There was at least one consolation: Kung was permitted to read books of classical Chinese. He read a work of Tang Dynasty poetry so often that he memorized all 300 poems. But he was not allowed to read the Bible in his jail cell.

He prayed. He meditated. “I was not unhappy,” Kung said. “On the contrary, because I was able to resist this temptation, I felt very calm and extremely happy.”

Time passed.

For Kung, the 1966-76 Cultural Revolution was just “something that happened outside (the prison),” just another decade in the middle of his long imprisonment. Some Chinese--people such as Nien Cheng, author of the recent best-selling book “Life and Death in Shanghai”--were imprisoned for several years and finally released.
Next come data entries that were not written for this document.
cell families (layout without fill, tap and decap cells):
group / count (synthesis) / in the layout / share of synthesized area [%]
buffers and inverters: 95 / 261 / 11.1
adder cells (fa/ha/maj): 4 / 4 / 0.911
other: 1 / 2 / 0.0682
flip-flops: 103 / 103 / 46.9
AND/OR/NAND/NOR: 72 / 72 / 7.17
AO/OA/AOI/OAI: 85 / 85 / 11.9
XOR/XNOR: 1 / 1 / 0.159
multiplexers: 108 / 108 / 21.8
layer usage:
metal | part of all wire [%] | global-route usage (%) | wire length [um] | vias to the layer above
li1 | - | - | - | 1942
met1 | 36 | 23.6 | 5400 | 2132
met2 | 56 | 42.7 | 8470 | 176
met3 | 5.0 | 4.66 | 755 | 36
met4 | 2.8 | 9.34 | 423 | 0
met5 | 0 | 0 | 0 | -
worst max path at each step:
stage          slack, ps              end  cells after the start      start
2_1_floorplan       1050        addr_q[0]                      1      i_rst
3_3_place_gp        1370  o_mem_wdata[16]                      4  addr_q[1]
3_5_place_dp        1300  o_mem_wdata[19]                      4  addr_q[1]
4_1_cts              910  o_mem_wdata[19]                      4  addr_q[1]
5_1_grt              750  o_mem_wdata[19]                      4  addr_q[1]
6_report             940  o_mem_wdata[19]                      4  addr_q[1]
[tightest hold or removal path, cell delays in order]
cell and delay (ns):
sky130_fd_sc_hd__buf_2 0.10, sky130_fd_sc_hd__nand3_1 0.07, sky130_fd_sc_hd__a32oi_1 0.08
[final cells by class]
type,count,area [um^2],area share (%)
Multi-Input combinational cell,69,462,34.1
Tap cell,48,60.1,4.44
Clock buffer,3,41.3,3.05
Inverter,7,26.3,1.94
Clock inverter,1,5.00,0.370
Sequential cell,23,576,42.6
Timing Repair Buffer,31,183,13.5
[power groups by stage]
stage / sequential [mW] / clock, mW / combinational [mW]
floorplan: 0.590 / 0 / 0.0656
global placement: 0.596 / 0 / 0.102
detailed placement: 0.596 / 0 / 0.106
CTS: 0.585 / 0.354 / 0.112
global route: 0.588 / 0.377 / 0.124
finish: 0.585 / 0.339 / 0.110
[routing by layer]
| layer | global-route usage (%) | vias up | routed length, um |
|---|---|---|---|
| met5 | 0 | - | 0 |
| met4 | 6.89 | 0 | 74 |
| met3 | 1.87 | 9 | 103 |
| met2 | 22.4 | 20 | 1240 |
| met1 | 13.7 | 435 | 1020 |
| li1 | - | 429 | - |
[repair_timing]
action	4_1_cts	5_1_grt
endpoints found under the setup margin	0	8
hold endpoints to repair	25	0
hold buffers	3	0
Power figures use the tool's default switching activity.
--- src/rtl/alu_multicycle.sv ---
// Multi-cycle ALU: single-cycle logic ops plus iterative shift-add multiply and
// restoring divide behind a valid/ready handshake, with a registered PSR {C,L,F,Z,N}.
module alu_multicycle #(
  parameter int WIDTH      = 16,
  parameter int ENABLE_DIV = 1
) (
  input  logic             clk,
  input  logic             reset,
  input  logic             in_valid,
  output logic             in_ready,
  input  logic [3:0]       aluOp,
  input  logic [WIDTH-1:0] regDst,
  input  logic [WIDTH-1:0] regSrc,
  output logic             out_valid,
  input  logic             out_ready,
  output logic [WIDTH-1:0] aluResult,
  output logic [WIDTH-1:0] aluResultHi,
  output logic [4:0]       psr
);

  localparam int CW = $clog2(WIDTH);
  localparam int M  = WIDTH - 1;
  localparam int PC = 4;
  localparam int PL = 3;
  localparam int PF = 2;
  localparam int PZ = 1;
  localparam int PN = 0;

  typedef enum logic [1:0] {ST_IDLE, ST_MUL, ST_DIV, ST_DONE} state_e;

  typedef enum logic [3:0] {
    OP_ADD  = 4'b0000,
    OP_AND  = 4'b0001,
    OP_OR   = 4'b0010,
    OP_XOR  = 4'b0011,
    OP_SUB  = 4'b0100,
    OP_ADDC = 4'b0101,
    OP_CMP  = 4'b0110,
    OP_MUL  = 4'b0111,
    OP_DIV  = 4'b1000
  } op_e;

  state_e           state_q, state_d;
  logic [CW-1:0]    cnt_q, cnt_d;
  logic [WIDTH-1:0] acc_q, acc_d;    // MUL high partial / DIV partial remainder
  logic [WIDTH-1:0] sh_q, sh_d;      // MUL multiplier->low word / DIV dividend->quotient
  logic [WIDTH-1:0] opnd_q, opnd_d;  // MUL multiplicand / DIV divisor
  logic [WIDTH-1:0] res_q, res_d;
  logic [WIDTH-1:0] hi_q, hi_d;
  logic [4:0]       psr_q, psr_d;

  op_e              op;
  logic             accept;
  logic             cin;
  logic [WIDTH:0]   add_w, sub_w;
  logic [WIDTH-1:0] sc_res;
  logic [4:0]       sc_psr;
  logic             is_mul, is_div;

  logic [WIDTH:0]   mul_sum;
  logic [WIDTH-1:0] mul_hi_n, mul_lo_n;
  logic [WIDTH:0]   div_sh;
  logic [WIDTH-1:0] div_sub, div_r_n, div_q_n;

  assign op        = op_e'(aluOp);
  assign in_ready  = (state_q == ST_IDLE) || ((state_q == ST_DONE) && out_ready);
  assign accept    = in_valid && in_ready;
  assign out_valid = (state_q == ST_DONE);
  assign aluResult   = res_q;
  assign aluResultHi = hi_q;
  assign psr         = psr_q;

  // Single-cycle datapath and opcode decode; illegal opcodes yield 0 with PSR untouched.
  always_comb begin
    sc_res = '0;
    sc_psr = psr_q;
    is_mul = 1'b0;
    is_div = 1'b0;
    cin    = (op == OP_ADDC) && psr_q[PC];
    add_w  = {1'b0, regDst} + {1'b0, regSrc} + {{WIDTH{1'b0}}, cin};
    sub_w  = {1'b0, regDst} - {1'b0, regSrc};
    case (op)
      OP_ADD, OP_ADDC: begin
        sc_res     = add_w[M:0];
        sc_psr[PC] = add_w[WIDTH];
        sc_psr[PF] = (regDst[M] == regSrc[M]) && (add_w[M] != regDst[M]);
        sc_psr[PZ] = (add_w[M:0] == '0);
      end
      OP_AND: begin
        sc_res     = regDst & regSrc;
        sc_psr[PZ] = ((regDst & regSrc) == '0);
      end
      OP_OR: begin
        sc_res     = regDst | regSrc;
        sc_psr[PZ] = ((regDst | regSrc) == '0);
      end
      OP_XOR: begin
        sc_res     = regDst ^ regSrc;
        sc_psr[PZ] = ((regDst ^ regSrc) == '0);
      end
      OP_SUB, OP_CMP: begin
        sc_res     = sub_w[M:0];
        sc_psr[PC] = sub_w[WIDTH];
        sc_psr[PL] = sub_w[WIDTH];
        sc_psr[PF] = (regDst[M] != regSrc[M]) && (sub_w[M] != regDst[M]);
        sc_psr[PZ] = (regDst == regSrc);
        sc_psr[PN] = ($signed(regDst) < $signed(regSrc));
      end
      OP_MUL: is_mul = 1'b1;
      OP_DIV: is_div = (ENABLE_DIV != 0);
      default: ;
    endcase
  end

  // One iteration of each multi-cycle unit. A zero divisor always "fits", which
  // naturally produces an all-ones quotient and a remainder equal to the dividend.
  always_comb begin
    mul_sum  = {1'b0, acc_q} + (sh_q[0] ? {1'b0, opnd_q} : '0);
    mul_hi_n = mul_sum[WIDTH:1];
    mul_lo_n = {mul_sum[0], sh_q[M:1]};
    div_sh   = {acc_q, sh_q[M]};
    div_sub  = div_sh[M:0] - opnd_q;
    if (div_sh >= {1'b0, opnd_q}) begin
      div_r_n = div_sub;
      div_q_n = {sh_q[M-1:0], 1'b1};
    end else begin
      div_r_n = div_sh[M:0];
      div_q_n = {sh_q[M-1:0], 1'b0};
    end
  end

  always_comb begin
    state_d = state_q;
    cnt_d   = cnt_q;
    acc_d   = acc_q;
    sh_d    = sh_q;
    opnd_d  = opnd_q;
    res_d   = res_q;
    hi_d    = hi_q;
    psr_d   = psr_q;
    case (state_q)
      ST_IDLE: ;
      ST_MUL: begin
        acc_d = mul_hi_n;
        sh_d  = mul_lo_n;
        cnt_d = cnt_q - CW'(1);
        if (cnt_q == '0) begin
          state_d    = ST_DONE;
          res_d      = mul_lo_n;
          hi_d       = mul_hi_n;
          psr_d[PC]  = |mul_hi_n;
          psr_d[PF]  = 1'b0;
          psr_d[PZ]  = ~|{mul_hi_n, mul_lo_n};
        end
      end
      ST_DIV: begin
        acc_d = div_r_n;
        sh_d  = div_q_n;
        cnt_d = cnt_q - CW'(1);
        if (cnt_q == '0) begin
          state_d    = ST_DONE;
          res_d      = div_q_n;
          hi_d       = div_r_n;
          psr_d[PC]  = 1'b0;
          psr_d[PF]  = (opnd_q == '0);
          psr_d[PZ]  = (div_q_n == '0);
        end
      end
      ST_DONE: if (out_ready) state_d = ST_IDLE;
      default: state_d = ST_IDLE;
    endcase
    // An accept in DONE overrides the return to IDLE so back-to-back ops need no bubble.
    if (accept) begin
      cnt_d = CW'(WIDTH - 1);
      if (is_mul) begin
        state_d = ST_MUL;
        acc_d   = '0;
        sh_d    = regSrc;
        opnd_d  = regDst;
      end else if (is_div) begin
        state_d = ST_DIV;
        acc_d   = '0;
        sh_d    = regDst;
        opnd_d  = regSrc;
      end else begin
        state_d = ST_DONE;
        res_d   = sc_res;
        hi_d    = '0;
        psr_d   = sc_psr;
      end
    end
  end

  always_ff @(posedge clk) begin
    if (!reset) begin
      state_q <= ST_IDLE;
      cnt_q   <= '0;
      acc_q   <= '0;
      sh_q    <= '0;
      opnd_q  <= '0;
      res_q   <= '0;
      hi_q    <= '0;
      psr_q   <= '0;
    end else begin
      state_q <= state_d;
      cnt_q   <= cnt_d;
      acc_q   <= acc_d;
      sh_q    <= sh_d;
      opnd_q  <= opnd_d;
      res_q   <= res_d;
      hi_q    <= hi_d;
      psr_q   <= psr_d;
    end
  end

endmodule

--- config.mk ---
export PLATFORM = sky130hd
export DESIGN_NAME = alu_multicycle
export DESIGN_NICKNAME = d
export VERILOG_FILES = /design/src/rtl/alu_multicycle.sv
export SDC_FILE = /design/constraint.sdc
export NUM_CORES = 1
export LEC_CHECK = 0
export CORE_MARGIN = 2
export CORE_UTILIZATION = 42
export CTS_CLUSTER_SIZE = 40
export DETAILED_ROUTE_END_ITERATION = 8
export GPL_ROUTABILITY_DRIVEN = 0
export SLEW_MARGIN = 25
export SYNTH_ARGS = -nofsm -noshare
export SYNTH_HDL_FRONTEND = slang
export SYNTH_SLANG_ARGS = --single-unit
--- constraint.sdc ---
create_clock -name clk -period 3.7 [get_ports clk]
set_input_delay 0.37 -clock clk [delete_from_list [all_inputs] [get_ports clk]]
set_output_delay 0.37 -clock clk [all_outputs]
set_load 0.01 [all_outputs]
==> results.md <==
- Outcome: completed
- # Max-Cap Violations: 0
- Die height: 151 µm
- Worst path cell trace: inv_1 > ha_1 > nor2b_1 > o31ai_1 > a21oi_2 > o41ai_4 > a32o_2 > mux2_2 > a22oi_1 > a21oi_1
- Routed WL: 33.7 mm
- CTS Buffer Depth: 2
- Post-synth EDFFs: 0
- Tmin final: about 3.4 ns
- Post-synthesis cell count: around 1200
- Async SR Flop Fraction: 0%
- Post-CTS setup buffers: 0
- Initial antenna violation count: 0
- Initial Utilization: between 40% and 50%
- Pwr/cell area: 631 mW/mm²
- H-tree depth: 3
- Crit start category: flip-flop
- Drt drc: 0
- Routed length per placed instance: 22.2 µm
- Worst rel slew slack: 41.6%
- Setup Skew: about 0.0052 ns
- Worst IR Drop VDD: about 0.00032 V
- Vias in the first global route: about 9200
- Final net count: 1365
- Post-synthesis cell type count: just over 90
- Met3 usage: 3.95%
- RSZ-0062 raised after global routing: no
- Crit share post-route: 92.7%
- Post-CTS sizing: 0
- Met2 usage: 50.6%
- CP Class: flip-flop to flip-flop
- Design area: 0.0106 mm²
- CP Data Required Time: 3.93 ns
- Leak: 4.48 nW
- Layout cells sized above 1: 8.63%
- Synthesis Warnings: 0
- CP max stage delay: 0.52 ns
- Worst Tran Pin Value: 0.876 ns
- Seq/Total Area, Yosys: 20.0%
- Slowest CP cell: a32o_2
- Placement Rows: 53
- Fmax achieved: 292 MHz
- Most frequent cell after synthesis: a21oi_1
- Total vias in the final route: 9560
- Detailed Place HPWL: 25.8 mm
- CTS tree: yes
- First-pass GRT wire length: about 52 mm
- Count of pins over their slew limit: 0
- Avg Inst Size Synth: about 7.7 µm²
- M1 GR Usage: 36.9%
- Crit Path Max Fanout: 14
- Worst-skew pair later-pin latency: about 0.36 ns
- Total nets after synthesis: 1305
- Vias per cell: 6.31
- Grt ovf: 0
- Diode count: 0
- Synthesized cell area: 0.00910 mm²
- Synth top area cells: dfxtp_1 20%, ha_1 12%, a21oi_1 5.4%
- CP Capture Type: flip-flop
- Synth Flop Type: dfxtp_1
- Synth cell count leaders: 98 x a21oi_1, 91 x dfxtp_1, 85 x ha_1
- GRT busiest layer: met2
- Fin. Hold Viols: 0
- DP Area: 0.0103 mm²
- Total track usage: 29.8%
- Hold depth: 2
- CTS sink count: 91
- Clk root buf: clkbuf_16
- Full die area: 0.0229 mm²
- Port Buffer Count: 78
- Hold buffers post-CTS: 0
- TritonCTS Buffers: 9
- Synth top area share: 20.0%
- Worst-path clk slew: 0.07 ns
- Die width: 151 µm
- Drt pass-1 iters: 6
- Area grow syn2layout: 16.4%
- I/O pins: 79
- Final TNS setup: 0 ns
- Core area: 0.0212 mm²
- FF-to-FF path depth: 10
- Final setup fails: 0
- Largest net degree at the start of global routing: 50
- Routed Antenna Nets: 0
- Hold Crit Class: flip-flop to flip-flop
- Synth Register Bits: 91
- 1st-iter DRT viols: roughly 770
- Synth area leader: dfxtp_1
- Arrival time worst endpoint: 3.66 ns
==> layout make-up <==
type                    count  area (µm²)
repair buffers            132        1200
clock inverters             7        58.8
flip-flops and latches     91        1820
fillers                  2097       10600
multi-input cells         930        6680
clock buffers               9         225
well taps                 275         344
inverters                  71         267
==> sequential cells by signal (all words and copies together), names as in the netlist <==
register     flops
state_q          2
psr              5
opnd_q          16
sh_q            16
acc_q           16
aluResult       16
cnt_q            4
aluResultHi     16
==> layout by cell type (no fill, tap or decap), types with 24 or more instances in the layout <==
master | netlist | layout
dfxtp_1 | 91 | 91
a21oi_1 | 98 | 97
ha_1 | 85 | 84
nor3_1 | 24 | 24
and2_1 | 27 | 27
o22ai_1 | 59 | 59
xnor2_1 | 28 | 28
o21ai_0 | 75 | 75
nand2_1 | 68 | 68
nor2_1 | 67 | 67
buf_4 | 1 | 53
inv_1 | 69 | 69
clkdlybuf4s50_1 | 0 | 78
==> through the flow <==
stage,cells,util (%),hold WS [ns],power (mW),setup slack [ns]
final,1515,50.1,0.505,6.68,0.271
after global routing,1515,50.1,0.525,7.12,0.105
after CTS,1515,50.1,0.504,6.63,0.315
after detailed placement,1499,48.7,0.494,5.69,0.0239
after global placement,1499,48.7,0.487,5.69,0.0849
after floorplan,1175,-,0.468,4.38,0.372
==> routing by layer <==
layer	vias to the layer above	part of all wire, %
met1	4545	41
li1	4547	-
met3	86	6.3
met4	0	5.7
met5	-	0
met2	382	47
==> worst max-delay path: cells and delay by family (launching register included) <==
| kind | cells | cell delay, ns |
|---|---|---|
| AOI/OAI and AO/OA | 6 | 1.96 |
| adders and majority gates | 1 | 0.30 |
| buffers and inverters | 1 | 0.10 |
| DFF | 1 | 0.41 |
| muxes | 1 | 0.38 |
| and+or+nand+nor | 1 | 0.15 |
==> path summary, 6_finish.rpt <==
check / to / slack [ns] / start
max: aluResultHi[6] / 0.27 / opnd_q[1]
max reg2reg: aluResultHi[6] / 0.27 / opnd_q[1]
min reg2reg: state_q[1] / 0.50 / state_q[1]
min: state_q[1] / 0.50 / state_q[1]
==> cells by family after synthesis <==
group / Yosys count / share of synthesized area, %
AO/OA/AOI/OAI: 454 / 34.4
XOR/XNOR: 42 / 4.04
adder cells (fa/ha/maj): 90 / 12.8
buffers and inverters: 154 / 6.71
flip-flops: 91 / 20.0
multiplexers: 42 / 4.91
AND/OR/NAND/NOR: 302 / 17.1
==> power by group <==
group / switching (mW) / internal, mW
sequential: 0.252 / 1.24
combinational: 2.47 / 1.80
clock: 0.446 / 0.467
No activity file was read; power rests on OpenSTA's default activity.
Kung stayed in jail.

‘Struggle Sessions’

For about five months, Kung was brought out of his cell each day and subjected to Cultural Revolution “struggle sessions” in which small groups of Chinese, including a former priest, tried to persuade him to renounce his religion. He seems almost to have enjoyed the human contact these sessions offered.

“It was very civilized,” he said. Once again, he refused to give in.

Actually, Kung makes clear, he was not entirely unyielding. When it came to Chinese politics instead of religion, he sometimes told the prison guards what they wanted to hear. He was willing to say, for example, that the Cultural Revolution was good.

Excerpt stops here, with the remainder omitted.